Top of EXTRACTED RECORDS

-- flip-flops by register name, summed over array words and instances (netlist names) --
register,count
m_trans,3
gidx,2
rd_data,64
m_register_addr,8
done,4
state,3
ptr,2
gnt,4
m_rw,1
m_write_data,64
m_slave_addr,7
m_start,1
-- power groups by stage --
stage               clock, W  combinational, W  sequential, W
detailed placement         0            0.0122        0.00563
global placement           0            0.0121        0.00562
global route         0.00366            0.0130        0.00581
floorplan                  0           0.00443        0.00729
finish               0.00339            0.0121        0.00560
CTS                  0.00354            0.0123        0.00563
[config.mk]
export PLATFORM = sky130hd
export DESIGN_NAME = plu_run_controller_flat
export DESIGN_NICKNAME = d
export VERILOG_FILES = /design/src/rtl/plu_ctrl_pkg.sv /design/src/rtl/plu_run_controller_if.sv /design/src/rtl/plu_tag_pipe.sv /design/src/rtl/plu_run_controller.sv /design/src/flat_wrapper.sv
export SDC_FILE = /design/constraint.sdc
export NUM_CORES = 1
export LEC_CHECK = 0
export ABC_AREA = 1
export CORE_MARGIN = 2
export CORE_UTILIZATION = 59
export DETAILED_ROUTE_END_ITERATION = 10
export PLACE_DENSITY = 0.87
export SLEW_MARGIN = 20
export SYNTH_ARGS = -nofsm -noshare
export SYNTH_HDL_FRONTEND = slang
export SYNTH_SLANG_ARGS = --single-unit
export TNS_END_PERCENT = 30
[constraint.sdc]
create_clock -name clk -period 3.25 [get_ports clk]
set_input_delay 0.65 -clock clk [delete_from_list [all_inputs] [get_ports clk]]
set_output_delay 0.65 -clock clk [all_outputs]
set_load 0.1 [all_outputs]
[src/rtl/plu_ctrl_pkg.sv]
// Purpose : shared types and defaults for the PLU run controller.
// Latency : n/a (types and constants only).
// Backpressure : n/a.
// Contents: state_t (controller FSM states), PLU_LATENCY, PLU_LEN_W.
package plu_ctrl_pkg;

  // Default cycles from a word on dp_counter to its flag on dp_match.
  localparam int PLU_LATENCY = 4;
  // Default width of run length and result counters.
  localparam int PLU_LEN_W   = 16;

  typedef enum logic [1:0] {
    ST_IDLE,
    ST_RUN,
    ST_DRAIN,
    ST_DONE
  } state_t;

endpackage

[src/rtl/plu_run_controller_if.sv]
// Purpose : command, datapath and result signals of the PLU run controller.
// Latency : n/a (wiring only).
// Backpressure : start/start_ready for commands, result_valid/result_ack for results.
// Modports: master = host/datapath side (drives commands, dp_match, ack);
//           slave  = controller side (drives dp_counter, status and results).
interface plu_run_controller_if #(
  parameter int LEN_W = plu_ctrl_pkg::PLU_LEN_W
);

  logic             start;
  logic             start_ready;
  logic [31:0]      cfg_seed;
  logic [31:0]      cfg_step;
  logic [LEN_W-1:0] cfg_len;
  logic             abort;
  logic [31:0]      dp_counter;
  logic             dp_match;
  logic             busy;
  logic             result_valid;
  logic             result_ack;
  logic [LEN_W-1:0] result_matches;
  logic [LEN_W-1:0] result_samples;

  modport master (
    output start, cfg_seed, cfg_step, cfg_len, abort, dp_match, result_ack,
    input  start_ready, dp_counter, busy, result_valid, result_matches, result_samples
  );

  modport slave (
    input  start, cfg_seed, cfg_step, cfg_len, abort, dp_match, result_ack,
    output start_ready, dp_counter, busy, result_valid, result_matches, result_samples
  );

endinterface

[src/rtl/plu_tag_pipe.sv]
// Purpose : LATENCY-deep 1-bit shift register marking pipeline slots that carry real samples.
// Latency : din appears on dout exactly LATENCY cycles later.
// Backpressure : none; shifts every cycle, clr empties every slot on the next edge.
// Ports: clk, clr (synchronous clear), din (tag in), dout (tag aligned with dp_match).
module plu_tag_pipe #(
  parameter int LATENCY = plu_ctrl_pkg::PLU_LATENCY
) (
  input  logic clk,
  input  logic clr,
  input  logic din,
  output logic dout
);

  logic [LATENCY-1:0] sr;

  always_ff @(posedge clk) begin
    if (clr) begin
      sr <= '0;
    end else begin
      sr[0] <= din;
      for (int i = 1; i < LATENCY; i++) begin
        sr[i] <= sr[i-1];
      end
    end
  end

  assign dout = sr[LATENCY-1];

endmodule

[src/rtl/plu_run_controller.sv]
// Purpose : sequences one PLU run: issues len operand words, counts tag-qualified matches, reports result.
// Latency : first word one cycle after accept; result_valid len+LATENCY+1 cycles after accept.
// Backpressure : start accepted only in IDLE (no queuing); result held in DONE until result_ack.
// Ports: clk, rst (sync, active-high), bus (slave modport: start/cfg_*/abort in,
//        dp_counter out, dp_match in, busy/result_* out, result_ack in).
module plu_run_controller
  import plu_ctrl_pkg::*;
#(
  parameter int LATENCY = PLU_LATENCY,
  parameter int LEN_W   = PLU_LEN_W
) (
  input  logic                 clk,
  input  logic                 rst,
  plu_run_controller_if.slave  bus
);

  // Drain counter only needs to reach LATENCY-1.
  localparam int DW = (LATENCY > 1) ? $clog2(LATENCY) : 1;

  state_t           state;
  logic             start_ready_q;
  logic             busy_q;
  logic             result_valid_q;
  logic [31:0]      dp_counter_q;
  logic [31:0]      step_q;
  logic [LEN_W-1:0] len_q;
  logic [LEN_W-1:0] issue_idx;
  logic [LEN_W-1:0] match_acc;
  logic [LEN_W-1:0] result_matches_q;
  logic [LEN_W-1:0] result_samples_q;
  logic [DW-1:0]    drain_cnt;

  logic             in_flight;
  logic             tag_in;
  logic             tag_out;
  logic             tag_clr;
  logic             hit;
  logic [LEN_W-1:0] match_nxt;

  assign in_flight = (state == ST_RUN) || (state == ST_DRAIN);

  // Every RUN cycle issues exactly one real word; all other cycles shift in empty slots.
  assign tag_in  = (state == ST_RUN);
  assign tag_clr = rst || (bus.abort && in_flight);

  plu_tag_pipe #(.LATENCY(LATENCY)) u_tag_pipe (
    .clk  (clk),
    .clr  (tag_clr),
    .din  (tag_in),
    .dout (tag_out)
  );

  // Flags from fill/drain/garbage slots carry tag 0 and are dropped here.
  assign hit       = tag_out && bus.dp_match;
  assign match_nxt = match_acc + LEN_W'(hit);

  always_ff @(posedge clk) begin
    if (rst) begin
      state            <= ST_IDLE;
      start_ready_q    <= 1'b1;
      busy_q           <= 1'b0;
      result_valid_q   <= 1'b0;
      dp_counter_q     <= '0;
      step_q           <= '0;
      len_q            <= '0;
      issue_idx        <= '0;
      match_acc        <= '0;
      result_matches_q <= '0;
      result_samples_q <= '0;
      drain_cnt        <= '0;
    end else begin
      case (state)
        ST_IDLE: begin
          // start_ready is high throughout IDLE, so start alone is an accept;
          // a simultaneous abort is ignored here, so start wins.
          if (bus.start) begin
            step_q        <= bus.cfg_step;
            len_q         <= bus.cfg_len;
            issue_idx     <= '0;
            match_acc     <= '0;
            start_ready_q <= 1'b0;
            if (bus.cfg_len == '0) begin
              state            <= ST_DONE;
              result_valid_q   <= 1'b1;
              result_matches_q <= '0;
              result_samples_q <= '0;
            end else begin
              state        <= ST_RUN;
              busy_q       <= 1'b1;
              dp_counter_q <= bus.cfg_seed;
            end
          end
        end

        ST_RUN: begin
          if (bus.abort) begin
            state         <= ST_IDLE;
            busy_q        <= 1'b0;
            start_ready_q <= 1'b1;
          end else begin
            match_acc <= match_nxt;
            issue_idx <= issue_idx + LEN_W'(1);
            if (issue_idx == len_q - LEN_W'(1)) begin
              state     <= ST_DRAIN;
              drain_cnt <= '0;
            end else begin
              dp_counter_q <= dp_counter_q + step_q;
            end
          end
        end

        ST_DRAIN: begin
          if (bus.abort) begin
            state         <= ST_IDLE;
            busy_q        <= 1'b0;
            start_ready_q <= 1'b1;
          end else if (drain_cnt == DW'(LATENCY - 1)) begin
            // The last word's flag arrives in this cycle, so fold it in directly.
            state            <= ST_DONE;
            busy_q           <= 1'b0;
            result_valid_q   <= 1'b1;
            match_acc        <= match_nxt;
            result_matches_q <= match_nxt;
            result_samples_q <= issue_idx;
          end else begin
            match_acc <= match_nxt;
            drain_cnt <= drain_cnt + DW'(1);
          end
        end

        ST_DONE: begin
          if (bus.result_ack) begin
            state          <= ST_IDLE;
            result_valid_q <= 1'b0;
            start_ready_q  <= 1'b1;
          end
        end

        default: begin
          state <= ST_IDLE;
        end
      endcase
    end
  end

  assign bus.start_ready    = start_ready_q;
  assign bus.busy           = busy_q;
  assign bus.result_valid   = result_valid_q;
  assign bus.dp_counter     = dp_counter_q;
  assign bus.result_matches = result_matches_q;
  assign bus.result_samples = result_samples_q;

endmodule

Bottom of EXTRACTED RECORDS

DESCRIPTION OF THE TASK — Each line of the data that has the string "here" should be returned.

ANSWER BOX —
  // Flags from fill/drain/garbage slots carry tag 0 and are dropped here.
          // a simultaneous abort is ignored here, so start wins.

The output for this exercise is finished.